第89話 映画「アメリカン・アニマルズ」(2019)Point of No return を越えてしまった若者たち

映画「アメリカン・アニマルズ」

・オーデュポン「The Birds of America(アメリカの鳥類)」英国で印刷された435枚の手彩色銅版画集。時価数億円を超えるという大判色彩画集を大学図書館稀覯書コレクションから奪う。そんな冒険物語を夢見てしまった4人の大学生の実話を再現ドラマと当事者達の回想で描く。

・2018年アメリカ制作

・主演 エヴァン・ピーターズ、バリー・コーガン

・監督・脚本:バート・レイトン



 本作は冒頭で提示されるように「実話」再現ドラマパートに当事者達がその時、そして今、何を思っているか語るというトリッキーな構成を取っている。それゆえに「史実に基づく」ではなく「実話」である事が強調される。でもその実話は誰かの記憶であり、そしてその記憶は裏付けが取れない部分の信憑性の保証はない。


 たまたま大学図書館の稀覯書コレクションで見た色彩豊かな鳥類の画集の事を話したスペンサー。そこにスポーツで奨学金を得たのに試合にも出ずに刺激を追い求めたウォーレンが絡んで冒険を夢見始める。


 この作品で語られる冒険とはお城の奥にいるという王女を射止めるために城の警護の兵を倒して王女のいる塔を駆け上り連れ出そうという夢物語に似ている。

 冒険を夢想するのは勝手だ。問題は実行に移した時にいったい何をやるのかわかっているのかという事にある。オーデュポンの鳥類の絵をコレクションしたいなら大金持ちになって買い集めるというのは真っ当な方法だろう。でも彼らは一攫千金の材料にしようとして稀覯書の奪取を目論んだ。だからそこにはロマンティックな要素はない。冒険でもない。そこにあるのは強盗計画だけだ。

 城に忍び込み、塔を駆け上がって王女を連れ出そうとした時、その王女が抵抗するとか騎士は想像できないんだろうか。王女だっていろんな事を考えているし、夢だってある。そういう事を見ずに勝手な夢で誘拐しようとしているだけじゃないのか。

 本作の場合は特別コレクション室の司書の女性を「無力化」(Neutralize)するためにスタンガンを使って気絶させたのちに手足を縛り口にダクトテープを貼る事を計画していた。スタンガンを使う時点で傷害罪であり、嘔吐などで呼吸ができなくなれば傷害致死罪が問われる犯罪になる。彼らは冒険の夢が人を傷つける事を全く理解していなかった。
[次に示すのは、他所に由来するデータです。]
**config.mk**
```make
export PLATFORM = sky130hd
export DESIGN_NAME = seg_scan_driver
export DESIGN_NICKNAME = d
export VERILOG_FILES = /design/src/rtl/seg_scan_driver.sv
export SDC_FILE = /design/constraint.sdc
export NUM_CORES = 1
export LEC_CHECK = 0
export BUFFER_PORTS_ARGS = -buffer_cell sky130_fd_sc_hd__buf_2
export CORE_MARGIN = 3
export CORE_UTILIZATION = 40
export DETAILED_ROUTE_END_ITERATION = 10
export PLACE_DENSITY = 0.71
export SETUP_SLACK_MARGIN = 0.1
export SLEW_MARGIN = 5
export SYNTH_ARGS = -nofsm -noshare
export SYNTH_HDL_FRONTEND = slang
export SYNTH_SLANG_ARGS = --single-unit
```
**constraint.sdc**
```tcl
create_clock -name Clock -period 2.5 [get_ports Clock]
set_input_delay 0.5 -clock Clock [delete_from_list [all_inputs] [get_ports Clock]]
set_output_delay 0.5 -clock Clock [all_outputs]
set_load 0.01 [all_outputs]
```
**src/rtl/seg_scan_driver.sv**
```systemverilog
// Four-digit multiplexed 7-segment scan driver.
// Scans digits 0..3 in SCAN_DIV-clock slots. Each slot starts with BLANK_CYCLES
// clocks of dead time. New data is staged in a shadow copy and promoted to the
// active copy only at a frame boundary, so a frame never mixes old and new data.
module seg_scan_driver #(
  parameter int SCAN_DIV     = 256,
  parameter int BLANK_CYCLES = 4
) (
  input  logic        Clock,
  input  logic        Reset,
  input  logic        Load,
  input  logic [15:0] Value,
  input  logic [3:0]  DPIn,
  input  logic [3:0]  BlankIn,
  input  logic        LZS,
  output logic        Pending,
  output logic        FrameStart,
  output logic        SegA,
  output logic        SegB,
  output logic        SegC,
  output logic        SegD,
  output logic        SegE,
  output logic        SegF,
  output logic        SegG,
  output logic        DP,
  output logic [3:0]  nDigit
);

  localparam int              PW      = $clog2(SCAN_DIV);
  localparam logic [PW-1:0]   P_LAST  = PW'(SCAN_DIV - 1);
  localparam logic [PW-1:0]   P_BLANK = PW'(BLANK_CYCLES);
  // Packed display record: {lzs, blank[3:0], dp[3:0], value[15:0]}.
  // The reset value keeps every digit blanked until the first apply.
  localparam logic [24:0]     DATA_RST = {1'b0, 4'hF, 4'h0, 16'h0000};

  logic [PW-1:0] p_q, p_d;
  logic [1:0]    s_q, s_d;
  logic [24:0]   sh_q, sh_d, act_q, act_d;
  logic          pend_q, pend_d;
  logic [3:0]    nd_q, nd_d;
  logic [6:0]    seg_q, seg_d;   // {g,f,e,d,c,b,a}
  logic          dp_q, dp_d;
  logic          fs_q, fs_d;

  logic [24:0]   in_pkt;
  logic          boundary;
  logic [15:0]   act_val;
  logic [3:0]    act_dp, act_blk, sup, digit;
  logic          act_lzs;

  assign in_pkt  = {LZS, BlankIn, DPIn, Value};
  assign act_val = act_q[15:0];
  assign act_dp  = act_q[19:16];
  assign act_blk = act_q[23:20];
  assign act_lzs = act_q[24];
  assign digit   = act_val[{s_q, 2'b00} +: 4];

  function automatic logic [6:0] hex_dec(input logic [3:0] h);
    logic [6:0] r;
    case (h)
      4'h0: r = 7'h3F;  4'h1: r = 7'h06;  4'h2: r = 7'h5B;  4'h3: r = 7'h4F;
      4'h4: r = 7'h66;  4'h5: r = 7'h6D;  4'h6: r = 7'h7D;  4'h7: r = 7'h07;
      4'h8: r = 7'h7F;  4'h9: r = 7'h6F;  4'hA: r = 7'h77;  4'hB: r = 7'h7C;
      4'hC: r = 7'h39;  4'hD: r = 7'h5E;  4'hE: r = 7'h79;  default: r = 7'h71;
    endcase
    return r;
  endfunction

  // Leading-zero suppression chain: a digit is suppressed only when it is zero
  // and every digit to its left is suppressed; digit 0 always shows.
  always_comb begin
    sup    = '0;
    sup[3] = act_lzs & (act_val[15:12] == 4'h0);
    sup[2] = sup[3]  & (act_val[11:8]  == 4'h0);
    sup[1] = sup[2]  & (act_val[7:4]   == 4'h0);
  end

  // Prescaler/slot counters and shadow/active data handoff.
  always_comb begin
    boundary = (s_q == 2'd3) && (p_q == P_LAST);
    p_d      = (p_q == P_LAST) ? '0 : p_q + 1'b1;
    s_d      = (p_q == P_LAST) ? s_q + 2'd1 : s_q;
    sh_d     = Load ? in_pkt : sh_q;
    act_d    = act_q;
    pend_d   = pend_q | Load;
    if (boundary) begin
      // A load coinciding with the boundary goes straight to the display.
      act_d  = Load ? in_pkt : sh_q;
      pend_d = 1'b0;
    end
  end

  // Registered display outputs derived from the current slot position.
  always_comb begin
    nd_d  = 4'hF;
    seg_d = '0;
    dp_d  = 1'b0;
    fs_d  = (s_q == 2'd0) && (p_q == '0);
    if (p_q >= P_BLANK) begin
      nd_d = ~(4'b0001 << s_q);
      if (!act_blk[s_q]) begin
        dp_d = act_dp[s_q];
        if (!sup[s_q]) seg_d = hex_dec(digit);
      end
    end
  end

  // State registers; reset darkens the display immediately.
  always_ff @(posedge Clock or posedge Reset) begin
    if (Reset) begin
      p_q    <= '0;
      s_q    <= '0;
      sh_q   <= DATA_RST;
      act_q  <= DATA_RST;
      pend_q <= 1'b0;
      nd_q   <= 4'hF;
      seg_q  <= '0;
      dp_q   <= 1'b0;
      fs_q   <= 1'b0;
    end else begin
      p_q    <= p_d;
      s_q    <= s_d;
      sh_q   <= sh_d;
      act_q  <= act_d;
      pend_q <= pend_d;
      nd_q   <= nd_d;
      seg_q  <= seg_d;
      dp_q   <= dp_d;
      fs_q   <= fs_d;
    end
  end

  assign Pending    = pend_q;
  assign FrameStart = fs_q;
  assign nDigit     = nd_q;
  assign DP         = dp_q;
  assign SegA       = seg_q[0];
  assign SegB       = seg_q[1];
  assign SegC       = seg_q[2];
  assign SegD       = seg_q[3];
  assign SegE       = seg_q[4];
  assign SegF       = seg_q[5];
  assign SegG       = seg_q[6];

endmodule

```
# [Word-level counts from Yosys, hierarchy flattened]
# Memory sizes are Yosys's and may differ from the RTL's.
# Index checks and enable logic that the tools add are counted.
[word_totals] ff_bits=74 rom_bits=112 in_bits=28 wordCells=45 mem_count=1
[classes] add_sub_neg=2 order_cmp=2 n_eq_ne=2 shift=2 n_mux=15 bitwise=5 n_reduce_logical=7
[memory_table] memory="(no name shown)" words=16 width=7 rd=1 rd_ports_with_merged_regs=0 write_ports=0 line="60" text="case (h)"
[ops] cell="$mux W25" n=1
[ops] cell="$mux W7" n=3
[ops] cell="$shiftx A16 B5 Y4" n=1
[ops] cell="$logic_not A4 Y1" n=3
[ops] cell="$add A8 B1 Y8 const B" n=1
[ops] cell="$eq A8 B8 Y1 const B" n=1
[ops] cell="$ge A8 B3 Y1 const B" n=1
[ops] cell="$logic_not A8 Y1" n=1
[ops] cell="$mux W8" n=1
[ops] cell="$bmux W1 S2" n=3
[ops] cell="$mux W1" n=6
[ops] cell="$mux W4" n=1
[ops] cell="$not A4 Y4" n=1
[ops] cell="$shl A1 B2 Y4 const A" n=1
[ops] cell="$and A1 B1 Y1" n=3
[ops] cell="$lt A2 B3 Y1 const B" n=1
[ops] cell="$add A2 B1 Y2 const B" n=1
[ops] cell="$eq A2 B2 Y1 const B" n=1
[ops] cell="$logic_and A1 B1 Y1" n=2
[ops] cell="$logic_not A2 Y1" n=1
[ops] cell="$or A1 B1 Y1" n=1

# [Longest topological paths before layout]
[depth] ltp_word=9 mapped_depth=7 mapped_depth_nobuf=6

# [Least setup slack after synthesis]
# Ideal clock, no wire load.
[synth_path] kind="reg-to-reg" from="reg s_q[0]" to="reg seg_q[3]" arrival_time_ns=1.830 required_ns=2.376 setup_slack_ns=0.546 path_stages_with_launch=8 synth_period_minus_slack_ns=1.954 path_cell_list="dfrtp_1 > buf_6 > mux4_1 > inv_1 > ha_1 > nand2b_1 > o211ai_1 > a21oi_1"
[synth_via] elab_chain_len=5 word_cells_on_any_way=9
[synth_lines] element="from (decl)" line="37" text="logic [1:0] s_q, s_d;"
[synth_lines] element="from (signal assigned)" line="112" text="s_q <= '0;"
[synth_lines] element="from (signal assigned)" line="122" text="s_q <= s_d;"
[synth_lines] element="$shiftx A16 B5 Y4 / $bmux W1 S2 (equally long branches)" line="56, 103"
[synth_lines] element="$mem_v2 Z16 W7 / $mux W1 (equally long branches)"
[synth_lines] element="$mux W7" line="103" text="if (!sup[s_q]) seg_d = hex_dec(digit);"
[synth_lines] element="$mux W7 *" line="101" text="if (!act_blk[s_q]) begin"
[synth_lines] element="$mux W7 *" line="99" text="if (p_q >= P_BLANK) begin"
[synth_lines] element="net seg_d[3]" line="41" text="logic [6:0] seg_q, seg_d;"
[synth_lines] element="to (signal assigned)" line="127" text="seg_q <= seg_d;"
[synth_lines] element="to (decl)" line="41"
# The timed path passes the listed nets; every way through them passes the cells marked *. The select of a mux whose other input is x is not followed.
# A chain may end at the register's enable or synchronous reset.

# [Final worst setup path]
[layout_path] from="reg s_q[0]" to="reg seg_q[0]"
# Same word-level chain as after synthesis.

==> flow_summary.json <==
{
  "synth_cells": 233,
  "yosysMostFrequentCell": "dfrtp_1",
  "cellPowerDensity_nw_per_um2": 641,
  "fp.coreArea_um2": 7850,
  "clk_path_buf_depth": 2,
  "cts_tree": "built",
  "timing.final.crit_share_pct": 87.4,
  "skew_ns": 0.0113,
  "ant_nets": 0,
  "fin_nets": 318,
  "hold_viol": 0,
  "wl_um": 5510,
  "ys_top_cells_by_area": "dfrtp_1 47%, mux2_2 17%, dfstp_2 9.6%, ha_1 4.6%, mux4_2 2.7%",
  "drv_slew": 0,
  "crit_path_start_kind": "flop",
  "final_core_util_pct": 48.6,
  "synth_largest_area_cell": "dfrtp_1",
  "fillCellCount": 734,
  "ir_drop_mv": 0.388,
  "seq_area_um2": 1870,
  "multiInputGateArea_um2": 1340,
  "arrival_ns": 2.40,
  "gr-total-overflow": 0,
  "reg2reg_depth": 6,
  "htreeDepth": 3,
  "finalSetupViolations": 0,
  "endpoint_kind": "flop",
  "synth-edff-count": 0,
  "antenna_found_initial": 0,
  "max_freq_mhz": 458,
  "synth_commonest_cells": "62 x dfrtp_1, 49 x mux2_2, 12 x dfstp_2, 12 x ha_1",
  "cts_sinks": 74,
  "synth_flop_cell": "dfrtp_1",
  "synth_top_area_share_pct": 47.0,
  "grt_pass1_vias": 1909,
  "rows": 32,
  "place.gp.congestion": 0.800,
  "slew_headroom_pct": 58.8,
  "cts_setup_buffers": 0,
  "yosysWarnings": 0,
  "worstPathRequired_ns": 2.71,
  "start_util_pct": 42.0,
  "r2r-end": "seg_q[0]",
  "rsz0062_at_grt": "no",
  "die_h_um": 96.8,
  "io_pins": 42,
  "synth.distinct_cells": 41,
  "grt_util_met1_pct": 17.6,
  "status": "completed",
  "routed_via_density": 4.85,
  "p_leak_nw": 1.72,
  "grt.total_usage_pct": 12.5,
  "top_usage_layer": "met2",
  "ys_ff_latch": 74,
  "die_area_um2": 9370,
  "drt_iter0_drc": 63,
  "tns_ns": 0,
  "drive_gt1_share_pct": 45.6,
  "post-dp-hpwl_um": 3960,
  "n_antenna_cell": 0,
  "grt_pass1_wl_um": 9320,
  "die_w_um": 96.8,
  "r2r_slack_ns": 0.31,
  "critPathKind": "flop to flop",
  "global_route.usage.met2_pct": 18.2,
  "syn2layout_area_growth_pct": 15.6,
  "route.detailed.drc": 0,
  "clock-root-buffer": "clkbuf_8",
  "grt_max_degree": 46,
  "hp-class": "input pin to async pin",
  "fin_crit_ns": 2.19,
  "io_buffers": 41,
  "dr.pass1.iters": 4,
  "cts_hold_buf": 0,
  "numCtsBuffers": 9,
  "worst_pin_slew_ns": 0.617,
  "post_drt_wl_per_cell_um": 14.3,
  "num_vias": 1869,
  "synthesis.area_um2": 3300,
  "syn-num-nets": 273,
  "synth.avg_cell_area_um2": 14.2,
  "drv_cap": 0,
  "cts-resized-gates": 0,
  "clk_pin_slew_ns": 0.08,
  "rr_startpoint": "s_q[0]",
  "synthArstFlopShare_pct": 100,
  "clkLatencyLatePin_ns": 0.34,
  "grt_use_met3_pct": 3.24,
  "yosysSeqAreaShare_pct": 56.6,
  "crit_fanout": 6
}
## power breakdown
part | internal [W] | leakage, nW | switching, W | total (W)
clock network | 0.000494 | 0.0997 | 0.000430 | 0.000924
registers | 0.00128 | 0.883 | 0.0000290 | 0.00131
logic | 0.000111 | 0.733 | 0.000105 | 0.000215
## state kept, by name, summed over array words and instances, names as in the netlist
signal	count
nDigit	4
p_q	8
Pending	1
FrameStart	1
seg_q	7
s_q	2
DP	1
act_q	25
sh_q	25
## through the flow
| stage | total power [W] | hold slack (ns) | area [µm²] | std cells | worst slack (ns) |
|---|---|---|---|---|---|
| finish | 0.00244 | 0.239 | 3810 | 385 | 0.315 |
| global route | 0.00258 | 0.276 | 3810 | 385 | 0.184 |
| CTS | 0.00248 | 0.243 | 3810 | 385 | 0.323 |
| detailed placement | 0.00155 | 0.478 | 3610 | 369 | 0.350 |
| global placement | 0.00154 | 0.480 | 3610 | 369 | 0.370 |
| floorplan | 0.00147 | 0.465 | 3300 | 233 | 0.138 |
## layout by cell type, fill, tap and decap left out, types with 4 or more instances in the layout
cell type	instances
buf_2	41
clkbuf_8	10
dfrtp_1	62
dfstp_2	12
ha_1	12
inv_1	10
mux2_2	49
mux4_2	4
nand2_1	10
nand3_1	5
nor2_1	11
o21ai_0	6
xnor2_1	6
xor2_1	4
## metal layers
| layer | routed length [µm] | vias to the layer above |
|---|---|---|
| li1 | - | 907 |
| met5 | 0 | - |
| met4 | 49 | 0 |
| met3 | 188 | 5 |
| met1 | 2740 | 919 |
| met2 | 2530 | 38 |
## layout make-up
cell class              instances  share of cell area (%)
multi-input cells             139                    35.2
clock buffers                  11                    3.71
repair buffers                 43                    6.10
clock inverters                 5                    1.67
flip-flops and latches         74                    48.9
inverters                      11                    1.08
well taps                     102                    3.35
## worst max-delay path by stage
stage	start	end	slack, ns
after floorplan	Reset	DP	0.14
after global placement	s_q[0]	seg_q[0]	0.37
after detailed placement	s_q[0]	seg_q[0]	0.35
after CTS	s_q[0]	seg_q[0]	0.32
after global routing	s_q[0]	seg_q[0]	0.18
final	s_q[0]	seg_q[0]	0.31
## worst max-delay path, cell delays in order, from the launching register on
cell and delay [ns]:
dfrtp_1 0.52, mux4_1 0.73, inv_1 0.15, ha_1 0.21
inv_1 0.10, a221oi_1 0.29, nor2_1 0.06
## kinds of logic after synthesis
kind of cell | share of synthesized area, %
AOI/OAI and AO/OA | 4.82
xor gates and xnor gates | 2.65
adders and majority gates | 4.55
buffers and inverters | 2.77
DFF | 56.6
muxes | 22.2
and+or+nand+nor | 6.45
Power figures use the tool's default switching activity.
 この作品は冒険を夢見た物語から実際に司書に暴力を振るった瞬間、引き返し可能地点を越えてしまっ直後から様相は大きく変化する。ウォーレンは計画なんか頭から吹っ飛んでしまってパニックに陥ってしまう。お目当は完全には取り出さず挙句に落としてしまい放置して逃走。その後も冷静さを取り戻せず杜撰で場当たり的な行動を繰り返し観客を苛立たせる。


 だから彼らが逮捕された時、観客はざまあみろと思った人が多いだろう。そして、彼らが刑に服した事など語られる中で、ウォーレンとスペンサーがそれぞれの記憶と物語の視点について語る。誰かが語った事は裏付けがなければ嘘を話しているかもしれない。ただその事を聞かれてもその人物は事実だったとしか語らない。そういう霧で覆われた真実についても触れてくる。


 そして最後にある人が登場して犯人4人が行った事について客観的かつ冷静に何が彼らにかけていたのか、その事がもたらした罪について語られる。夢見た騎士が行った凶行。その巻き添えで手足を縛られ口をダクトテープで塞がれて恐怖と恥辱を味あわされた第三者である司書がいた。その人からすれば決して許される行為ではないし、そんな事を冒険として夢見た事の正当性のなさをはっきりと突きつけている。


 この作品、犯人たちが好き勝手な夢と罪、その反省を語るだけなら倫理的に許せなかったと思う。無理やり手足の自由を奪われた司書の方が沈着冷静に彼らの罪を指摘するコメントをされているからこそ意義がある作品だと言えるだろう。